Learning & DevelopmentHospital

Redesigning a nursing curriculum

A pressure cooker fosters results and commitment

 

A leading hospital wanted to redesign its advanced training program for oncology nursing. The ambition was to create a 'state of the art' curriculum that would keep up with developments in the field, so that the hospital could train oncology nurses for their own as well as for other organisations. It was also important that the program would meet external accreditation requirements.

 

Approach

We organized a five-day design pressure cooker, in close cooperation with relevant stakeholders, including the nurses themselves.

 

In advance, we made an inventory of critical incidents in the work of oncology nurses: what is the essence of their role, which professional challenges should they be able to cope with?

 


These practical descriptions formed the input for a design week.

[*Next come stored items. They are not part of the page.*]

==> src/rtl/b32enc_pkg.sv <==
`timescale 1ns / 1ps
package b32enc_pkg;

	// Default limits
	localparam int PREFIX_MAX_DEF = 83;
	localparam int STRING_MAX_DEF = 90;

	// Checksum geometry
	localparam int ACC_W   = 30;
	localparam int SUM_LEN = 6;
	localparam int CNT_W   = 3;
	localparam logic [ACC_W-1:0] ACC_INIT = 30'h0000_0001;

	// Action codes
	localparam logic [1:0] ACT_PREFIX = 2'd0;
	localparam logic [1:0] ACT_VALUE  = 2'd1;
	localparam logic [1:0] ACT_FINISH = 2'd2;

	// Status codes
	localparam logic [2:0] ST_OK      = 3'd0;
	localparam logic [2:0] ST_BADCHAR = 3'd1;
	localparam logic [2:0] ST_UPPER   = 3'd2;
	localparam logic [2:0] ST_EMPTY   = 3'd3;
	localparam logic [2:0] ST_PLONG   = 3'd4;
	localparam logic [2:0] ST_SLONG   = 3'd5;
	localparam logic [2:0] ST_BIG     = 3'd6;
	localparam logic [2:0] ST_ORDER   = 3'd7;

	// Separator character '1'
	localparam logic [6:0] SEP_CHAR = 7'h31;

	// Data alphabet, indexed by 5-bit value
	localparam logic [6:0] CHARSET [32] = '{
		7'h71, 7'h70, 7'h7a, 7'h72, 7'h79, 7'h39, 7'h78, 7'h38,
		7'h67, 7'h66, 7'h32, 7'h74, 7'h76, 7'h64, 7'h77, 7'h30,
		7'h73, 7'h33, 7'h6a, 7'h6e, 7'h35, 7'h34, 7'h6b, 7'h68,
		7'h63, 7'h65, 7'h36, 7'h6d, 7'h75, 7'h61, 7'h37, 7'h6c
	};

	// Accumulator operation
	typedef enum logic [2:0] {
		ACC_HOLD,
		ACC_STEP,
		ACC_PREFIX,
		ACC_REPLAY,
		ACC_VALUE,
		ACC_FINAL,
		ACC_SHIFT
	} acc_op_t;

	// Output register load source
	typedef enum logic [2:0] {
		EM_NONE,
		EM_ECHO,
		EM_SEP,
		EM_DATA,
		EM_ERR,
		EM_SUM
	} emit_t;

	// Controller to datapath commands
	typedef struct packed {
		logic    latch;
		acc_op_t acc_op;
		logic    store_low;
		logic    set_err;
		logic    set_data;
		logic    rd_start;
		logic    rd_next;
		logic    cnt_clr;
		logic    cnt_inc;
		emit_t   emit;
		logic    clear;
	} cmd_t;

	// Datapath to controller status
	typedef struct packed {
		logic [1:0] act;
		logic       chk_fail;
		logic       err_set;
		logic       in_data;
		logic       no_prefix;
		logic       rd_done;
		logic       cnt_last;
		logic       out_free;
	} sts_t;

	// One BCH polymod step: shift by one symbol and fold the top bits back
	function automatic logic [ACC_W-1:0] bch_step(input logic [ACC_W-1:0] c);
		logic [4:0]       top;
		logic [ACC_W-1:0] r;
		top = c[29:25];
		r   = {c[24:0], 5'b0};
		if (top[0]) r = r ^ 30'h3b6a57b2;
		if (top[1]) r = r ^ 30'h26508e6d;
		if (top[2]) r = r ^ 30'h1ea119fa;
		if (top[3]) r = r ^ 30'h3d4233dd;
		if (top[4]) r = r ^ 30'h2a1462b3;
		return r;
	endfunction

endpackage

==> src/rtl/b32enc_ram.sv <==
`timescale 1ns / 1ps
module b32enc_ram #(
	parameter int WIDTH = 5,
	parameter int DEPTH = 83,
	localparam int AW = (DEPTH > 1) ? $clog2(DEPTH) : 1
) (
	input  logic             clk,
	input  logic             we,
	input  logic [AW-1:0]    waddr,
	input  logic [WIDTH-1:0] wdata,
	input  logic [AW-1:0]    raddr,
	output logic [WIDTH-1:0] rdata
);

	logic [WIDTH-1:0] mem_q [DEPTH];

	// Write port
	always_ff @(posedge clk) begin
		if (we) begin
			mem_q[waddr] <= wdata;
		end
	end

	// Registered read port
	always_ff @(posedge clk) begin
		rdata <= mem_q[raddr];
	end

endmodule

==> src/rtl/b32enc_dp.sv <==
`timescale 1ns / 1ps
module b32enc_dp #(
	parameter int PREFIX_MAX = b32enc_pkg::PREFIX_MAX_DEF,
	parameter int STRING_MAX = b32enc_pkg::STRING_MAX_DEF
) (
	input  logic              clk,
	input  logic              arst_n,
	input  logic [1:0]        in_action,
	input  logic [7:0]        in_symbol,
	input  b32enc_pkg::cmd_t  cmd,
	output b32enc_pkg::sts_t  sts,
	input  logic              out_ready,
	output logic              out_valid,
	output logic [6:0]        out_char,
	output logic [2:0]        out_status,
	output logic              out_is_last
);

	localparam int PCW = $clog2(PREFIX_MAX + 1);
	localparam int SCW = $clog2(STRING_MAX + 1);
	localparam int AW  = (PREFIX_MAX > 1) ? $clog2(PREFIX_MAX) : 1;
	localparam int LW  = $clog2(PREFIX_MAX + STRING_MAX + 2 + b32enc_pkg::SUM_LEN + 1);
	localparam logic [LW-1:0]  OVH   = LW'(2 + b32enc_pkg::SUM_LEN);
	localparam logic [LW-1:0]  LIMIT = LW'(STRING_MAX);
	localparam logic [PCW-1:0] PMAX  = PCW'(PREFIX_MAX);
	localparam logic [b32enc_pkg::CNT_W-1:0] CNT_END = b32enc_pkg::CNT_W'(b32enc_pkg::SUM_LEN - 1);

	logic [1:0]                     act_q;
	logic [7:0]                     sym_q;
	logic [b32enc_pkg::ACC_W-1:0]   acc_q;
	logic [b32enc_pkg::ACC_W-1:0]   acc_step;
	logic [PCW-1:0]                 pcount_q;
	logic [SCW-1:0]                 vcount_q;
	logic                           in_data_q;
	logic [2:0]                     err_q;
	logic [PCW-1:0]                 ridx_q;
	logic [b32enc_pkg::CNT_W-1:0]   cnt_q;
	logic                           cnt_last;
	logic [AW-1:0]                  raddr;
	logic [4:0]                     rd_data;
	logic [2:0]                     chk_code;
	logic [LW-1:0]                  plen;
	logic [LW-1:0]                  vlen;
	logic                           out_valid_q;
	logic [6:0]                     out_char_q;
	logic [2:0]                     out_status_q;
	logic                           out_last_q;

	assign cnt_last = (cnt_q == CNT_END);
	assign plen     = LW'(pcount_q);
	assign vlen     = LW'(vcount_q);
	assign acc_step = b32enc_pkg::bch_step(acc_q);

	// Hold the accepted item
	always_ff @(posedge clk) begin
		if (cmd.latch) begin
			act_q <= in_action;
			sym_q <= in_symbol;
		end
	end

	// Check the held item against the string state, in priority order
	always_comb begin
		chk_code = b32enc_pkg::ST_OK;
		if (act_q == b32enc_pkg::ACT_PREFIX) begin
			if (in_data_q) begin
				chk_code = b32enc_pkg::ST_ORDER;
			end else if (sym_q < 8'h21 || sym_q > 8'h7e) begin
				chk_code = b32enc_pkg::ST_BADCHAR;
			end else if (sym_q >= 8'h41 && sym_q <= 8'h5a) begin
				chk_code = b32enc_pkg::ST_UPPER;
			end else if (pcount_q >= PMAX) begin
				chk_code = b32enc_pkg::ST_PLONG;
			end else if (plen + OVH > LIMIT) begin
				chk_code = b32enc_pkg::ST_SLONG;
			end
		end else if (act_q == b32enc_pkg::ACT_VALUE) begin
			if (pcount_q == '0) begin
				chk_code = b32enc_pkg::ST_EMPTY;
			end else if (plen + vlen + OVH > LIMIT) begin
				chk_code = b32enc_pkg::ST_SLONG;
			end else if (sym_q[7:5] != 3'b000) begin
				chk_code = b32enc_pkg::ST_BIG;
			end
		end
	end

	// Checksum accumulator
	always_ff @(posedge clk or negedge arst_n) begin
		if (!arst_n) begin
			acc_q <= b32enc_pkg::ACC_INIT;
		end else if (cmd.clear) begin
			acc_q <= b32enc_pkg::ACC_INIT;
		end else begin
			case (cmd.acc_op)
				b32enc_pkg::ACC_STEP:   acc_q <= acc_step;
				b32enc_pkg::ACC_PREFIX: acc_q <= acc_step ^ b32enc_pkg::ACC_W'(sym_q[7:5]);
				b32enc_pkg::ACC_REPLAY: acc_q <= acc_step ^ b32enc_pkg::ACC_W'(rd_data);
				b32enc_pkg::ACC_VALUE:  acc_q <= acc_step ^ b32enc_pkg::ACC_W'(sym_q[4:0]);
				b32enc_pkg::ACC_FINAL:  acc_q <= acc_step ^ b32enc_pkg::ACC_W'(cnt_last);
				b32enc_pkg::ACC_SHIFT:  acc_q <= {acc_q[24:0], 5'b0};
				default:                acc_q <= acc_q;
			endcase
		end
	end

	// String state: counts, phase and sticky error
	always_ff @(posedge clk or negedge arst_n) begin
		if (!arst_n) begin
			pcount_q  <= '0;
			vcount_q  <= '0;
			in_data_q <= 1'b0;
			err_q     <= b32enc_pkg::ST_OK;
		end else if (cmd.clear) begin
			pcount_q  <= '0;
			vcount_q  <= '0;
			in_data_q <= 1'b0;
			err_q     <= b32enc_pkg::ST_OK;
		end else begin
			if (cmd.store_low) begin
				pcount_q <= pcount_q + PCW'(1);
			end
			if (cmd.acc_op == b32enc_pkg::ACC_VALUE) begin
				vcount_q <= vcount_q + SCW'(1);
			end
			if (cmd.set_data) begin
				in_data_q <= 1'b1;
			end
			if (cmd.set_err) begin
				err_q <= chk_code;
			end
		end
	end

	// Replay read index and checksum symbol counter
	always_ff @(posedge clk or negedge arst_n) begin
		if (!arst_n) begin
			ridx_q <= '0;
			cnt_q  <= '0;
		end else begin
			if (cmd.rd_start) begin
				ridx_q <= PCW'(1);
			end else if (cmd.rd_next) begin
				ridx_q <= ridx_q + PCW'(1);
			end
			if (cmd.cnt_clr) begin
				cnt_q <= '0;
			end else if (cmd.cnt_inc) begin
				cnt_q <= cnt_q + b32enc_pkg::CNT_W'(1);
			end
		end
	end

	// Prefix low-bit store
	assign raddr = cmd.rd_start ? '0 : ridx_q[AW-1:0];

	b32enc_ram #(
		.WIDTH (5),
		.DEPTH (PREFIX_MAX)
	) u_low_ram (
		.clk   (clk),
		.we    (cmd.store_low),
		.waddr (pcount_q[AW-1:0]),
		.wdata (sym_q[4:0]),
		.raddr (raddr),
		.rdata (rd_data)
	);

	// Output register: load on emit, drop on transfer
	always_ff @(posedge clk or negedge arst_n) begin
		if (!arst_n) begin
			out_valid_q <= 1'b0;
		end else if (cmd.emit != b32enc_pkg::EM_NONE) begin
			out_valid_q <= 1'b1;
		end else if (out_ready) begin
			out_valid_q <= 1'b0;
		end
	end

	always_ff @(posedge clk) begin
		case (cmd.emit)
			b32enc_pkg::EM_ECHO: begin
				out_char_q   <= sym_q[6:0];
				out_status_q <= b32enc_pkg::ST_OK;
				out_last_q   <= 1'b0;
			end
			b32enc_pkg::EM_SEP: begin
				out_char_q   <= b32enc_pkg::SEP_CHAR;
				out_status_q <= b32enc_pkg::ST_OK;
				out_last_q   <= 1'b0;
			end
			b32enc_pkg::EM_DATA: begin
				out_char_q   <= b32enc_pkg::CHARSET[sym_q[4:0]];
				out_status_q <= b32enc_pkg::ST_OK;
				out_last_q   <= 1'b0;
			end
			b32enc_pkg::EM_ERR: begin
				out_char_q   <= 7'h00;
				out_status_q <= (err_q != b32enc_pkg::ST_OK) ? err_q : b32enc_pkg::ST_EMPTY;
				out_last_q   <= 1'b1;
			end
			b32enc_pkg::EM_SUM: begin
				out_char_q   <= b32enc_pkg::CHARSET[acc_q[29:25]];
				out_status_q <= b32enc_pkg::ST_OK;
				out_last_q   <= cnt_last;
			end
			default: begin
				out_char_q   <= out_char_q;
				out_status_q <= out_status_q;
				out_last_q   <= out_last_q;
			end
		endcase
	end

	assign out_valid   = out_valid_q;
	assign out_char    = out_char_q;
	assign out_status  = out_status_q;
	assign out_is_last = out_last_q;

	// Status to the controller
	assign sts.act       = act_q;
	assign sts.chk_fail  = (chk_code != b32enc_pkg::ST_OK);
	assign sts.err_set   = (err_q != b32enc_pkg::ST_OK);
	assign sts.in_data   = in_data_q;
	assign sts.no_prefix = (pcount_q == '0);
	assign sts.rd_done   = (ridx_q == pcount_q);
	assign sts.cnt_last  = cnt_last;
	assign sts.out_free  = !out_valid_q || out_ready;

endmodule

==> src/rtl/b32enc_ctrl.sv <==
`timescale 1ns / 1ps
module b32enc_ctrl (
	input  logic             clk,
	input  logic             arst_n,
	input  logic             in_valid,
	output logic             in_ready,
	input  b32enc_pkg::sts_t sts,
	output b32enc_pkg::cmd_t cmd
);

	typedef enum logic [7:0] {
		S_IDLE  = 8'b0000_0001,
		S_CHECK = 8'b0000_0010,
		S_RPL0  = 8'b0000_0100,
		S_RPL   = 8'b0000_1000,
		S_SEP   = 8'b0001_0000,
		S_DATA  = 8'b0010_0000,
		S_FIN   = 8'b0100_0000,
		S_SUM   = 8'b1000_0000
	} state_t;

	state_t state_q;
	state_t state_d;

	// State register
	always_ff @(posedge clk or negedge arst_n) begin
		if (!arst_n) begin
			state_q <= S_IDLE;
		end else begin
			state_q <= state_d;
		end
	end

	// Next state and commands
	always_comb begin
		state_d    = state_q;
		in_ready   = 1'b0;
		cmd        = '0;
		cmd.acc_op = b32enc_pkg::ACC_HOLD;
		cmd.emit   = b32enc_pkg::EM_NONE;
		unique case (state_q)
			S_IDLE: begin
				in_ready = 1'b1;
				if (in_valid) begin
					cmd.latch = 1'b1;
					state_d   = S_CHECK;
				end
			end
			S_CHECK: begin
				unique case (sts.act)
					b32enc_pkg::ACT_PREFIX: begin
						if (sts.err_set) begin
							state_d = S_IDLE;
						end else if (sts.chk_fail) begin
							cmd.set_err = 1'b1;
							state_d     = S_IDLE;
						end else if (sts.out_free) begin
							cmd.acc_op    = b32enc_pkg::ACC_PREFIX;
							cmd.store_low = 1'b1;
							cmd.emit      = b32enc_pkg::EM_ECHO;
							state_d       = S_IDLE;
						end
					end
					b32enc_pkg::ACT_VALUE: begin
						if (sts.err_set) begin
							state_d = S_IDLE;
						end else if (sts.chk_fail) begin
							cmd.set_err = 1'b1;
							state_d     = S_IDLE;
						end else if (!sts.in_data) begin
							state_d = S_RPL0;
						end else begin
							state_d = S_DATA;
						end
					end
					b32enc_pkg::ACT_FINISH: begin
						if (sts.err_set || sts.no_prefix) begin
							if (sts.out_free) begin
								cmd.emit  = b32enc_pkg::EM_ERR;
								cmd.clear = 1'b1;
								state_d   = S_IDLE;
							end
						end else if (!sts.in_data) begin
							state_d = S_RPL0;
						end else begin
							cmd.cnt_clr = 1'b1;
							state_d     = S_FIN;
						end
					end
					default: begin
						state_d = S_IDLE;
					end
				endcase
			end
			// Separator position: one bare step, start reading the prefix
			S_RPL0: begin
				cmd.acc_op   = b32enc_pkg::ACC_STEP;
				cmd.rd_start = 1'b1;
				state_d      = S_RPL;
			end
			// Fold one stored low part per cycle
			S_RPL: begin
				cmd.acc_op = b32enc_pkg::ACC_REPLAY;
				if (sts.rd_done) begin
					state_d = S_SEP;
				end else begin
					cmd.rd_next = 1'b1;
				end
			end
			S_SEP: begin
				if (sts.out_free) begin
					cmd.emit     = b32enc_pkg::EM_SEP;
					cmd.set_data = 1'b1;
					if (sts.act == b32enc_pkg::ACT_VALUE) begin
						state_d = S_DATA;
					end else begin
						cmd.cnt_clr = 1'b1;
						state_d     = S_FIN;
					end
				end
			end
			S_DATA: begin
				if (sts.out_free) begin
					cmd.acc_op = b32enc_pkg::ACC_VALUE;
					cmd.emit   = b32enc_pkg::EM_DATA;
					state_d    = S_IDLE;
				end
			end
			// Six padding steps, final constant folded on the last
			S_FIN: begin
				cmd.acc_op = b32enc_pkg::ACC_FINAL;
				if (sts.cnt_last) begin
					cmd.cnt_clr = 1'b1;
					state_d     = S_SUM;
				end else begin
					cmd.cnt_inc = 1'b1;
				end
			end
			// Emit checksum symbols from the top of the accumulator
			S_SUM: begin
				if (sts.out_free) begin
					cmd.emit   = b32enc_pkg::EM_SUM;
					cmd.acc_op = b32enc_pkg::ACC_SHIFT;
					if (sts.cnt_last) begin
						cmd.clear = 1'b1;
						state_d   = S_IDLE;
					end else begin
						cmd.cnt_inc = 1'b1;
					end
				end
			end
			default: begin
				state_d = S_IDLE;
			end
		endcase
	end

endmodule

==> src/rtl/bech32_string_encoder.sv <==
// Streaming bech32 string encoder. Feed the human-readable prefix one ASCII
// byte at a time (action 0), then 5-bit data values (action 1), then finish
// (action 2); the block echoes the prefix, emits the separator and one
// charset character per value, and ends with six checksum characters, the
// last flagged is_last. Any error is sticky and reported by a single
// result with out_char 0 and the error status at finish. Items are taken one
// at a time: a prefix character is checked and echoed, a data value checked
// and encoded; the first data value (or a finish with no data) replays the
// stored prefix characters through the checksum, and a finish runs padding
// steps and emits the checksum, all extended by output stalls. The pace is
// set by the single checksum step unit, one step per cycle unless an output
// stall holds it, and by the one read port of the prefix store during replay. A
// result waiting in the output register does not block the next input transfer.
`timescale 1ns / 1ps
module bech32_string_encoder #(
	parameter int PREFIX_MAX = b32enc_pkg::PREFIX_MAX_DEF,
	parameter int STRING_MAX = b32enc_pkg::STRING_MAX_DEF
) (
	input  logic       clk,
	input  logic       arst_n,
	input  logic       in_valid,
	output logic       in_ready,
	input  logic [1:0] action,
	input  logic [7:0] symbol,
	output logic       out_valid,
	input  logic       out_ready,
	output logic [6:0] out_char,
	output logic [2:0] status,
	output logic       is_last
);

	b32enc_pkg::cmd_t cmd;
	b32enc_pkg::sts_t sts;

	b32enc_ctrl u_ctrl (
		.clk      (clk),
		.arst_n   (arst_n),
		.in_valid (in_valid),
		.in_ready (in_ready),
		.sts      (sts),
		.cmd      (cmd)
	);

	b32enc_dp #(
		.PREFIX_MAX (PREFIX_MAX),
		.STRING_MAX (STRING_MAX)
	) u_dp (
		.clk         (clk),
		.arst_n      (arst_n),
		.in_action   (action),
		.in_symbol   (symbol),
		.cmd         (cmd),
		.sts         (sts),
		.out_ready   (out_ready),
		.out_valid   (out_valid),
		.out_char    (out_char),
		.out_status  (status),
		.out_is_last (is_last)
	);

endmodule

==> config.mk <==
export PLATFORM = sky130hd
export DESIGN_NAME = bech32_string_encoder
export DESIGN_NICKNAME = d
export VERILOG_FILES = /design/src/rtl/b32enc_pkg.sv /design/src/rtl/b32enc_ram.sv /design/src/rtl/b32enc_dp.sv /design/src/rtl/b32enc_ctrl.sv /design/src/rtl/bech32_string_encoder.sv
export SDC_FILE = /design/constraint.sdc
export NUM_CORES = 1
export LEC_CHECK = 0
export ABC_CLOCK_PERIOD_IN_PS = 5020
export BUFFER_PORTS_ARGS = -buffer_cell sky130_fd_sc_hd__buf_2
export CAP_MARGIN = 15
export CELL_PAD_IN_SITES_DETAIL_PLACEMENT = 2
export CELL_PAD_IN_SITES_GLOBAL_PLACEMENT = 2
export CORE_ASPECT_RATIO = 0.9
export CORE_MARGIN = 5
export CORE_UTILIZATION = 45
export DETAILED_ROUTE_END_ITERATION = 8
export PLACE_DENSITY = 0.8
export SYNTH_ARGS = -nofsm -noshare
export SYNTH_HDL_FRONTEND = slang
export SYNTH_SLANG_ARGS = --single-unit
==> constraint.sdc <==
create_clock -name clk -period 5.02 [get_ports clk]
set_clock_uncertainty 0.05 [all_clocks]
set_input_delay 1.004 -clock clk [delete_from_list [all_inputs] [get_ports clk]]
set_output_delay 1.004 -clock clk [all_outputs]
set_load 0.01 [all_outputs]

Together with a small team (oncology nurses, a manager and learning consultants), we made a global design for the course. Every day we took one design step:

  • Day 1: analyzing which knowledge and skills are required, based on the critical incidents.
  • Day 2: defining performance standards: when does an oncology nurse act adequately in critical situations? What does he or she do?
  • Day 3: designing a competence assessment for the most essential work situations: how can an oncology nurse show that he or she has mastered the skills to act professionally in the most critical work situations?
  • Day 4: creating learning activities that will enable nurses to acquire the necessary skills.
  • Day 5: translating the learning activities into a global curriculum design.

 

At the end of each working day, we presented the results to a group of 'critical friends': fellow oncology nurses, nursing specialists, team leaders, and doctors. They gave feedback and tips on how to improve the design. Perhaps even more importantly, these sessions created an ever-increasing level of involvement with the new program. Each of these sessions led to an enormous acceleration and added to a positive vibe. Our role was to guide these sessions and to make room for all the different perspectives and ideas, and to use them to strengthen the design.

 

Impact

At the end of the design week, the overall design of the new learning program was finished and submitted to the steering committee. They were unanimously positive and gave the go-ahead to fine-tune and finish it. A job that was taken up by one of the internal learning consultants, with us as a sparring partner from outside. This is typical of the result: in addition to a solid design, we had also created a strong sense of enthusiasm and ownership.